### REQUIRED ACTION
In the entries that follow, the line with "-- run 2: metal" opens the range and the line with "met1 | 8881 | 0.44 | 0.2431 | 2675" closes it; repeat that range exactly, both lines included.

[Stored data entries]
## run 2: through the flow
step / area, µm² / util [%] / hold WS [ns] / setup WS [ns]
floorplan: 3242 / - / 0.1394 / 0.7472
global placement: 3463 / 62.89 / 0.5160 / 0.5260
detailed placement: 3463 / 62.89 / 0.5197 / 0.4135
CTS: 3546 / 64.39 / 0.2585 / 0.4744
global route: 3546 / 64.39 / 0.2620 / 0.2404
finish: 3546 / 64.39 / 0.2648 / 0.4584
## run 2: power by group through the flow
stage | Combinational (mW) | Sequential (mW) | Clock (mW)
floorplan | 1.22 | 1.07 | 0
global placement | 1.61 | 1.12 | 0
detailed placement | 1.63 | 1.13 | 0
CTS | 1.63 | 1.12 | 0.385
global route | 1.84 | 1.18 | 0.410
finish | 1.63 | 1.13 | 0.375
`config.mk`:
```
export PLATFORM = sky130hd
export DESIGN_NAME = eeprom_cmd_sched
export DESIGN_NICKNAME = d
export VERILOG_FILES = /design/src/rtl/eeprom_cmd_sched.sv
export SDC_FILE = /design/constraint.sdc
export NUM_CORES = 1
export LEC_CHECK = 0
export ABC_AREA = 1
export CAP_MARGIN = 20
export CELL_PAD_IN_SITES_DETAIL_PLACEMENT = 2
export CELL_PAD_IN_SITES_GLOBAL_PLACEMENT = 2
export CORE_UTILIZATION = 31
export CTS_CLUSTER_SIZE = 16
export DETAILED_ROUTE_END_ITERATION = 6
export GPL_TIMING_DRIVEN = 0
export HOLD_SLACK_MARGIN = 0.15
export PLACE_DENSITY_LB_ADDON = 0.12
export SETUP_SLACK_MARGIN = 0.4
export SLEW_MARGIN = 10
export SYNTH_ARGS = -nofsm -noshare
export SYNTH_HDL_FRONTEND = slang
export SYNTH_SLANG_ARGS = --single-unit
```
`constraint.sdc`:
```
create_clock -name clk -period 2.3 [get_ports clk]
set_input_delay 0.345 -clock clk [delete_from_list [all_inputs] [get_ports clk]]
set_output_delay 0.345 -clock clk [all_outputs]
set_load 0.005 [all_outputs]
```
`src/rtl/eeprom_cmd_sched.sv`:
```
// rtl/eeprom_cmd_sched.sv - command scheduler in front of the IIC EEPROM master
//
// Buffers byte read/write requests in a DEPTH-entry FIFO and issues them to the
// EEPROM master one at a time. Each command gets a one-cycle wr/rd pulse, with
// word_addr/wr_data held stable. The scheduler then waits for done, returns read
// data on a response strobe, and flags a missing done with a timeout pulse.
//
// Optional feature macro: EEPROM_TWR_WAIT_EN
//   When defined, a write's done is followed by TWR_CYC idle cycles before the
//   next issue. This covers the EEPROM internal write cycle.
//
// Ports
//   clk, rst_n                      clock, asynchronous active-low reset
//   cmd_valid/cmd_ready             command handshake (ready = FIFO not full)
//   cmd_rw, cmd_addr, cmd_wdata     1 = read / 0 = write, word address, write byte
//   rsp_valid, rsp_addr, rsp_data   one-cycle read completion strobe with payload
//   tout                            one-cycle pulse, done missing for TIMEOUT_CYC
//   busy, level                     activity flag, FIFO occupancy
//   word_addr, wr_data, wr, rd      request to the master
//   rd_data, done                   completion from the master

module eeprom_cmd_sched #(
   parameter int DEPTH       = 4,
   parameter int AW          = 2,
   parameter int TWR_CYC     = 250_000,
   parameter int TIMEOUT_CYC = 16_384,
   parameter int CW          = 18
) (
   input  logic          clk,
   input  logic          rst_n,
   input  logic          cmd_valid,
   output logic          cmd_ready,
   input  logic          cmd_rw,
   input  logic [15:0]   cmd_addr,
   input  logic [7:0]    cmd_wdata,
   output logic          rsp_valid,
   output logic [15:0]   rsp_addr,
   output logic [7:0]    rsp_data,
   output logic          tout,
   output logic          busy,
   output logic [AW:0]   level,
   output logic [15:0]   word_addr,
   output logic [7:0]    wr_data,
   output logic          wr,
   output logic          rd,
   input  logic [7:0]    rd_data,
   input  logic          done
);

   // The shared counter must be able to reach the last cycle of either wait.
   if ((TWR_CYC > (1 << CW)) || (TIMEOUT_CYC > (1 << CW))) begin : g_cw_check
      $error("eeprom_cmd_sched: CW too narrow for TWR_CYC/TIMEOUT_CYC");
   end

   typedef enum logic [1:0] {
      S_IDLE
      , S_WAIT_DONE
`ifdef EEPROM_TWR_WAIT_EN
      , S_TWR_WAIT
`endif
   } state_t;

   // FIFO entry layout: {rw, addr[15:0], wdata[7:0]}
   localparam int EW = 25;
   localparam logic [CW-1:0] TO_LAST = CW'(TIMEOUT_CYC - 1);
`ifdef EEPROM_TWR_WAIT_EN
   localparam logic [CW-1:0] TWR_LAST = CW'(TWR_CYC - 1);
`endif

   state_t          state_q, state_d;
   logic [EW-1:0]   mem_q [DEPTH];
   logic [EW-1:0]   mem_d [DEPTH];
   logic [AW-1:0]   wr_ptr_q, wr_ptr_d;
   logic [AW-1:0]   rd_ptr_q, rd_ptr_d;
   logic [AW:0]     count_q, count_d;
   logic [CW-1:0]   cnt_q, cnt_d;
   logic            op_rd_q, op_rd_d;
   logic [15:0]     word_addr_q, word_addr_d;
   logic [7:0]      wr_data_q, wr_data_d;
   logic            wr_q, wr_d;
   logic            rd_q, rd_d;
   logic            rsp_valid_q, rsp_valid_d;
   logic [15:0]     rsp_addr_q, rsp_addr_d;
   logic [7:0]      rsp_data_q, rsp_data_d;
   logic            tout_q, tout_d;

   logic            push;
   logic            pop;
   logic [EW-1:0]   head;

   assign cmd_ready = (count_q != (AW+1)'(DEPTH));
   assign push      = cmd_valid && cmd_ready;
   assign head      = mem_q[rd_ptr_q];

   always_comb begin
      state_d     = state_q;
      mem_d       = mem_q;
      wr_ptr_d    = wr_ptr_q;
      rd_ptr_d    = rd_ptr_q;
      cnt_d       = cnt_q;
      op_rd_d     = op_rd_q;
      word_addr_d = word_addr_q;
      wr_data_d   = wr_data_q;
      rsp_addr_d  = rsp_addr_q;
      rsp_data_d  = rsp_data_q;
      wr_d        = 1'b0;
      rd_d        = 1'b0;
      rsp_valid_d = 1'b0;
      tout_d      = 1'b0;
      pop         = 1'b0;

      case (state_q)
         S_IDLE: begin
            if (count_q != '0) begin
               pop         = 1'b1;
               word_addr_d = head[23:8];
               wr_data_d   = head[7:0];
               op_rd_d     = head[24];
               rd_d        = head[24];
               wr_d        = !head[24];
               cnt_d       = '0;
               state_d     = S_WAIT_DONE;
            end
         end
         S_WAIT_DONE: begin
            // done is checked first so it wins over the timeout limit
            if (done) begin
               if (op_rd_q) begin
                  rsp_data_d  = rd_data;
                  rsp_addr_d  = word_addr_q;
                  rsp_valid_d = 1'b1;
                  state_d     = S_IDLE;
               end else begin
`ifdef EEPROM_TWR_WAIT_EN
                  cnt_d   = '0;
                  state_d = S_TWR_WAIT;
`else
                  state_d = S_IDLE;
`endif
               end
            end else if (cnt_q == TO_LAST) begin
               // The command is dropped; the master has to be reset upstream.
               tout_d  = 1'b1;
               state_d = S_IDLE;
            end else begin
               cnt_d = cnt_q + CW'(1);
            end
         end
`ifdef EEPROM_TWR_WAIT_EN
         S_TWR_WAIT: begin
            if (cnt_q == TWR_LAST) begin
               state_d = S_IDLE;
            end else begin
               cnt_d = cnt_q + CW'(1);
            end
         end
`endif
         default: state_d = S_IDLE;
      endcase

      if (push) begin
         mem_d[wr_ptr_q] = {cmd_rw, cmd_addr, cmd_wdata};
         wr_ptr_d        = wr_ptr_q + 1'b1;
      end
      if (pop) begin
         rd_ptr_d = rd_ptr_q + 1'b1;
      end
      count_d = count_q + (AW+1)'(push) - (AW+1)'(pop);
   end

   always_ff @(posedge clk or negedge rst_n) begin
      if (!rst_n) begin
         state_q     <= S_IDLE;
         for (int i = 0; i < DEPTH; i++) mem_q[i] <= '0;
         wr_ptr_q    <= '0;
         rd_ptr_q    <= '0;
         count_q     <= '0;
         cnt_q       <= '0;
         op_rd_q     <= 1'b0;
         word_addr_q <= '0;
         wr_data_q   <= '0;
         wr_q        <= 1'b0;
         rd_q        <= 1'b0;
         rsp_valid_q <= 1'b0;
         rsp_addr_q  <= '0;
         rsp_data_q  <= '0;
         tout_q      <= 1'b0;
      end else begin
         state_q     <= state_d;
         mem_q       <= mem_d;
         wr_ptr_q    <= wr_ptr_d;
         rd_ptr_q    <= rd_ptr_d;
         count_q     <= count_d;
         cnt_q       <= cnt_d;
         op_rd_q     <= op_rd_d;
         word_addr_q <= word_addr_d;
         wr_data_q   <= wr_data_d;
         wr_q        <= wr_d;
         rd_q        <= rd_d;
         rsp_valid_q <= rsp_valid_d;
         rsp_addr_q  <= rsp_addr_d;
         rsp_data_q  <= rsp_data_d;
         tout_q      <= tout_d;
      end
   end

   assign busy      = (state_q != S_IDLE) || (count_q != '0);
   assign level     = count_q;
   assign word_addr = word_addr_q;
   assign wr_data   = wr_data_q;
   assign wr        = wr_q;
   assign rd        = rd_q;
   assign rsp_valid = rsp_valid_q;
   assign rsp_addr  = rsp_addr_q;
   assign rsp_data  = rsp_data_q;
   assign tout      = tout_q;

endmodule

```
==> results of run 1 <==
-- final timing paths --
check / from / slack, ns / endpoint / depth (start not counted)
max in group asynchronous: rst_n / 0.87 / mem_q[48] / 3
setup reg to reg: level[1] / 0.18 / level[1] / 10
hold / removal: rd_data[2] / 0.45 / rsp_data[2] / 3
setup / recovery: level[1] / 0.18 / level[1] / 10
hold reg to reg: rsp_data[0] / 0.48 / rsp_data[0] / 2
min in group asynchronous: rst_n / 0.48 / cnt_q[7] / 2
-- cell families after synthesis --
family,share of synthesized area
AO/OA/AOI/OAI,0.1528
XOR/XNOR,0.006638
adder cells (fa/ha/maj),0.01359
buffers and inverters,0.06669
flip-flops,0.5657
AND/OR/NAND/NOR,0.1945
-- repair_timing --
item | CTS | global route
setup endpoints to repair | 94 | 115
buffers inserted | 6 | 1
pin swaps | 2 | 1
gates resized for setup | 26 | 23
hold buffers | 1 | 0
endpoints found under the hold margin | 76 | 0
-- final cells by class --
cell class	count	area share
sequential	179	0.4453
clock inverter	14	0.01417
inverter	70	0.02659
tap	330	0.04101
timing repair buffer	102	0.1020
clock buffer	18	0.04362
multi-input combinational	611	0.2941
buffer	50	0.03318
-- critical path, stage by stage, from the launching register on --
cell                      delay [ns]
sky130_fd_sc_hd__dfrtp_2        0.42
sky130_fd_sc_hd__nor3_4         0.29
sky130_fd_sc_hd__or2_4          0.21
sky130_fd_sc_hd__inv_6          0.04
sky130_fd_sc_hd__buf_12         0.11
sky130_fd_sc_hd__ha_4           0.20
sky130_fd_sc_hd__inv_2          0.06
sky130_fd_sc_hd__ha_4           0.12
sky130_fd_sc_hd__inv_2          0.03
sky130_fd_sc_hd__fa_2           0.50
sky130_fd_sc_hd__inv_1          0.04
-- power groups by stage --
| stage | sequential, mW | combinational, mW | clock (mW) |
|---|---|---|---|
| final | 5.19 | 5.45 | 2.87 |
| after global routing | 5.34 | 6.15 | 3.09 |
| after CTS | 5.20 | 5.55 | 2.96 |
| after detailed placement | 5.25 | 5.33 | 0 |
| after global placement | 5.20 | 5.17 | 0 |
| after floorplan | 5.10 | 2.90 | 0 |
-- sequential cells by signal, indices dropped and copies added (netlist names) --
register,count
mem_q,100
rd,1
tout,1
rsp_valid,1
wr,1
state_q,1
word_addr,16
rsp_addr,16
wr_data,8
op_rd_q,1
cnt_q,18
rd_ptr_q,2
rsp_data,8
level,3
wr_ptr_q,2
-- placed cells by master, fill, tap and decap left out, drive strengths merged --
master,Yosys,routed
nor3,1,1
clkbuf,23,45
buf,27,32
a31oi,8,8
dfrtp,179,179
nand2,232,232
nand4,3,3
nand3,26,26
a21oi,1,1
dlygate4sd2,0,1
fa,1,1
xor2,3,3
nor2,104,104
xnor2,3,3
o211ai,1,1
o21ai,198,198
inv,69,74
and2,1,1
clkinvlp,0,2
clkdlybuf4s50,0,90
dlymetal6s2s,0,1
o22ai,16,16
or2,6,6
ha,7,7
clkinv,1,8
dlygate4sd3,0,1
-- metrics by stage --
stage               cell area (µm²)  setup WS [ns]
finish                        10070         0.1780
global route                  10070         0.1226
CTS                           10030         0.1752
detailed placement             9335       -0.06422
global placement               9303         -7.978
floorplan                      7959         0.2842
-- per-layer routing --
metal	wire length, µm	part of all wire
met1	12130	0.48
met3	730	0.029
met2	12300	0.48
met4	218	0.0086
met5	0	0
==> results.md, run 1 <==
* Via count of the first global-routing pass at 7,356
* Met2 GRT Util at 0.3471
* Number of enable-type register cells in the synthesized netlist at 0
* First DRT Iteration DRCs at 258
* Global Route met3 Usage at 0.02707
* Core Box Area at 25,110 µm²
* Most numerous cell in the Yosys netlist: sky130_fd_sc_hd__nand2_1
* Top area cells in the synthesized netlist: sky130_fd_sc_hd__dfrtp_1, sky130_fd_sc_hd__o21ai_0, sky130_fd_sc_hd__nand2_1
* Fraction of the yosys area taken by sequential cells at 0.5657
* I/O pin count at 94
* CP Max Fanout at 2
* Total count of hold-check failures in the final report at 0
* Commonest cells post-synth: sky130_fd_sc_hd__nand2_1, sky130_fd_sc_hd__dfrtp_1, sky130_fd_sc_hd__o21ai_0
* Maximum clock frequency at 471.2 MHz
* Total vias in the final route at 6,678
* Critical path capture point type: register
* Worst Hold Slack at 0.4518 ns
* Yosys warnings at 0
* HPWL after DPL at 17,520 µm
* Number of placed instances, taps included at 1,334
* Synth top area share at 0.5657
* Leading area contributor after synthesis: sky130_fd_sc_hd__dfrtp_1
* Total Wirelength at 25,380 µm
* Global-route wire length before repair at 41,100 µm
* HP Class: input pin to register
* Layout Utilization at 0.4010
* RSZ-0062 raised after global routing: yes
* CTS HTree Levels at 4
* Effective utilization at floorplan at 0.3153
* Number of synthesized register bits at 179
* Switching power total at 5.330 mW
* Detailed-route DRC error count at 1
* Quantity of I/O buffers inserted on ports at 93
* Violations in the final reports: design-rule violations
* Relative contribution of the clock network to total power at 0.212
* Area occupied by multi-input gates at 2962 µm²
* Syn-to-layout area delta at 27.16%
* TritonCTS Buffers at 17
* Pwr/cell area at 1342 nW/µm²
* Main flop type after synthesis: sky130_fd_sc_hd__dfrtp_1
* Die Y at 161.8 µm
* Comb power frac at 0.403
* Fraction of the cycle the final worst path needs at 0.9226
* Max-cap viol count at 0
* Die extent in x at 161.8 µm
* Tightest Pin Transition at 0.6418 ns
* Total Die Area at 26,180 µm²
* Required time at the worst-slack endpoint at 2.62 ns
* IR drop worst, VDD at 0.0004373 V
* Deepest clock path buffer count at 2
* Final-stage net count at 1,076
* Max Transition Viols Final at 0
* Layout cells sized above 1 at 0.1293
* Clk sink count at 179
* Global-route congestion overflow total at 0
* Clock latency reported for the late side of the worst-skew pair at 0.43 ns
* Status: complete, but fails checks
* Startpoint-to-endpoint class of the critical path: register to register
* Final critical path time including I/O delays and setup at 2.122 ns
* Per-cell via count in the routed design at 4.860
* Startpoint type of the worst setup path: register
* Number of antenna violations at the first check in global routing at 0
* Clock-pin slew on the worst setup and hold paths at 0.08 ns
* Drt first pass iters at 6
* Post-Synthesis Mean Instance Area at 8.701 µm²
* Clock root buffer: sky130_fd_sc_hd__clkbuf_16
* Post-synth cell types at 32
* Area used by sequential logic in the layout at 4483 µm²
* Number of non-filler instances in the completed layout at 1,374
* Leakage power total at 4.604 nW
* Largest clock skew in the final design at 0.01193 ns
* Final weighted congestion in routability-driven placement at 0.7437
* Slew margin rel. at 0.5721
* Largest net degree at the start of global routing at 104
* Mapped Area at 7918 µm²
* GRT Overall Usage at 0.2060
* TritonCTS clock tree: done
* Mapped Cells at 910
* Reg power frac at 0.384
* Setup-failing EPs final at 0
* Count of filler cells inserted in the layout at 2,832
* Busiest layer in global routing: met2
* N_diodes at 0
* Arrival time at the worst endpoint at 2.45 ns
* Switching share of power at 0.3944
* Async SR Flop Fraction at 1.000
* Remaining number of nets flagged by the antenna check after routing at 0
* Synth Net Count at 955
* FP Rows at 58
* WL per Instance at 18.47 µm
* Post-route setup TNS at 0 ns
* GR Util met1 at 0.2793
* Overall power at 13.51 mW
* Power Internal at 8.184 mW
Note: power is estimated with default switching activity, not from simulation.
==> run 2: changes to the inputs <==
ABC_AREA = unset   (was 1)
CORE_UTILIZATION = 36   (was 31)
CTS_CLUSTER_DIAMETER = 150   (was unset)
==> results.md, run 2 <==
* Max Transition Viols Final at 0
* Combinational family with the most area after synthesis: multiplexers
* TritonCTS clock tree: done
* Total count of hold-check failures in the final report at 0
* Top area cells in the synthesized netlist: sky130_fd_sc_hd__dfrtp_1, sky130_fd_sc_hd__mux2_2, sky130_fd_sc_hd__mux4_2
* Critical path capture point type: register
* Max reg flops at 100
* Clk sink count at 179
* Global-route congestion overflow total at 0
* Startpoint type of the worst setup path: register
* Number of enable-type register cells in the synthesized netlist at 0
* Clock root buffer: sky130_fd_sc_hd__clkbuf_16
* Most frequent standard cell in the layout excluding fill and tap cells: sky130_fd_sc_hd__dfrtp_1
* Per-cell via count in the routed design at 5.253
* CP Max Fanout at 3
* Global-route wire length before repair at 32,860 µm
* First DRT Iteration DRCs at 139
* Synth top area share at 0.5740
* Area used by sequential logic in the layout at 4487 µm²
* HP Class: input pin to async pin
* Leading cell types in the layout, fill and taps excluded: sky130_fd_sc_hd__dfrtp_1, sky130_fd_sc_hd__mux2_2, sky130_fd_sc_hd__clkdlybuf4s50_1, sky130_fd_sc_hd__buf_4, sky130_fd_sc_hd__mux4_2
* Remaining number of nets flagged by the antenna check after routing at 0
* Total vias in the final route at 4,969
* Reg2Reg Depth at 10
* N_diodes at 0
* Post-route setup TNS at 0 ns
* Most flop-heavy register: mem_q
* Deepest clock path buffer count at 2
* FP Rows at 53
* Async SR Flop Fraction at 1.000
* Post-synth cell types at 49
* Final weighted congestion in routability-driven placement at 0.7933
* Adder and majority gate portion of the synthesized area at 0.01379
* IR drop worst, VDD at 0.0006476 V
* Layout cells sized above 1 at 0.4486
* Largest clock skew in the final design at 0.01118 ns
* Worst Hold Slack at 0.4994 ns
* Leading area contributor after synthesis: sky130_fd_sc_hd__dfrtp_1
* Beginning of the worst register-to-register path: level[1]
* Number of synthesized register bits at 179
* Post-synthesis simple-gate area fraction at 0.05115
* Final-stage net count at 703
* HPWL after DPL at 13,080 µm
* Die Y at 149.2 µm
* Leakage power total at 4.361 nW
* Pwr/cell area at 1430 nW/µm²
* Total Die Area at 22,270 µm²
* Slew margin rel. at 0.5602
* Area occupied by multi-input gates at 3337 µm²
* Fraction of the yosys area taken by sequential cells at 0.5740
* Status: completed
* Final critical path time including I/O delays and setup at 2.039 ns
* Effective utilization at floorplan at 0.3689
* Internal reg-to-reg setup slack at 0.26 ns
* WL per Instance at 21.44 µm
* Total Wirelength at 20,280 µm
* Synth Net Count at 558
* Via count of the first global-routing pass at 5,901
* Max-cap viol count at 0
* Area fraction in compound gates after synthesis at 0.04153
* I/O pin count at 94
* Clock-pin slew on the worst setup and hold paths at 0.07 ns
* Mapped Area at 7804 µm²
* Startpoint-to-endpoint class of the critical path: register to register
* Number of antenna violations at the first check in global routing at 0
* Drt first pass iters at 6
* Yosys warnings at 0
* GRT Overall Usage at 0.1963
* Maximum clock frequency at 490.4 MHz
* TritonCTS Buffers at 17
* Tightest Pin Transition at 0.6597 ns
* Most numerous cell in the Yosys netlist: sky130_fd_sc_hd__dfrtp_1
* Detailed-route DRC error count at 0
* Worst slack after detailed placement at -0.3215 ns
* Main flop type after synthesis: sky130_fd_sc_hd__dfrtp_1
* Share of the synthesized netlist area taken by xor and xnor gates at 0.005612
* Fraction of the cycle the final worst path needs at 0.8866
* Final worst setup slack at 0.2608 ns
* Syn-to-layout area delta at 31.76%
* Largest registers ranked by flip-flop count: mem_q (100), cnt_q (18)
* RSZ-0062 raised after global routing: yes
* Mapped Cells at 513
* Die extent in x at 149.2 µm
* Clock latency reported for the late side of the worst-skew pair at 0.44 ns
* CTS HTree Levels at 4
* Largest net degree at the start of global routing at 100
* Quantity of I/O buffers inserted on ports at 93
* Multiplexer fraction of the synthesized cell area at 0.2912
* Core Box Area at 21,150 µm²
* Required time at the worst-slack endpoint at 2.61 ns
* Arrival time at the worst endpoint at 2.35 ns
* Destination of the worst register-to-register timing path: level[2]
* Setup-failing EPs final at 0
* Post-Synthesis Mean Instance Area at 15.21 µm²
* Commonest cells post-synth: sky130_fd_sc_hd__dfrtp_1, sky130_fd_sc_hd__mux2_2, sky130_fd_sc_hd__mux4_2
* Count of filler cells inserted in the layout at 1,941
-- run 2: changes by cell type in the layout (fill, tap and decap cells not counted), sizes merged, moves of 19 or more --
cell,delta
nor2,-96
inv,-55
mux4,+25
o21ai,-189
mux2,+150
nand2,-214
nand3,-19
-- run 2: repair_timing --
action / in CTS / in global routing
resized for setup: 34 / 41
cloned: 0 / 0
pin swaps: 9 / 3
setup endpoints to repair: 79 / 112
hold buffers: 1 / 0
buffers inserted: 26 / 5
endpoints found under the hold margin: 80 / 0
-- run 2: power breakdown --
part / internal, mW / switching (mW)
Clock: 1.75 / 1.33
Combinational: 3.72 / 2.30
Sequential: 4.67 / 0.923
Total: 10.1 / 4.56
-- run 2: critical path, cell delays in order, from the launching register on --
cell and delay, ns:
sky130_fd_sc_hd__dfrtp_2 0.43, sky130_fd_sc_hd__nor3_4 0.22, sky130_fd_sc_hd__nor2_2 0.07, sky130_fd_sc_hd__clkbuf_8 0.15, sky130_fd_sc_hd__ha_4 0.21, sky130_fd_sc_hd__inv_2 0.06, sky130_fd_sc_hd__ha_4 0.12, sky130_fd_sc_hd__inv_2 0.04
sky130_fd_sc_hd__fa_2 0.36, sky130_fd_sc_hd__xnor2_2 0.15, sky130_fd_sc_hd__xnor2_1 0.12
-- run 2: cell families after synthesis --
family,count (synthesis)
AOI/OAI and AO/OA,41
muxes,177
xor gates and xnor gates,5
adders and majority gates,8
DFF,179
and+or+nand+nor,67
buffers and inverters,36
-- run 2: metal layers --
metal | wire, µm | part of all wire | global-route usage | up-vias
met2 | 10570 | 0.52 | 0.3402 | 81
met5 | 0 | 0 | 0 | -
met3 | 514 | 0.025 | 0.03823 | 22
li1 | - | - | - | 2191
met4 | 315 | 0.016 | 0.06939 | 0
met1 | 8881 | 0.44 | 0.2431 | 2675
-- run 2: worst max-delay path by stage --
stage,from,to,slack [ns],cells after the start
3_3_place_gp,rst_n,level[0],-7.14,1
3_5_place_dp,done,rsp_addr[7],-0.32,5
5_1_grt,level[1],level[2],0.17,10
4_1_cts,level[1],mem_q[82],0.28,7
2_1_floorplan,level[2],level[2],0.26,10
6_report,level[1],level[2],0.26,10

### SOLUTION TO THIS PROBLEM
-- run 2: metal layers --
metal | wire, µm | part of all wire | global-route usage | up-vias
met2 | 10570 | 0.52 | 0.3402 | 81
met5 | 0 | 0 | 0 | -
met3 | 514 | 0.025 | 0.03823 | 22
li1 | - | - | - | 2191
met4 | 315 | 0.016 | 0.06939 | 0
met1 | 8881 | 0.44 | 0.2431 | 2675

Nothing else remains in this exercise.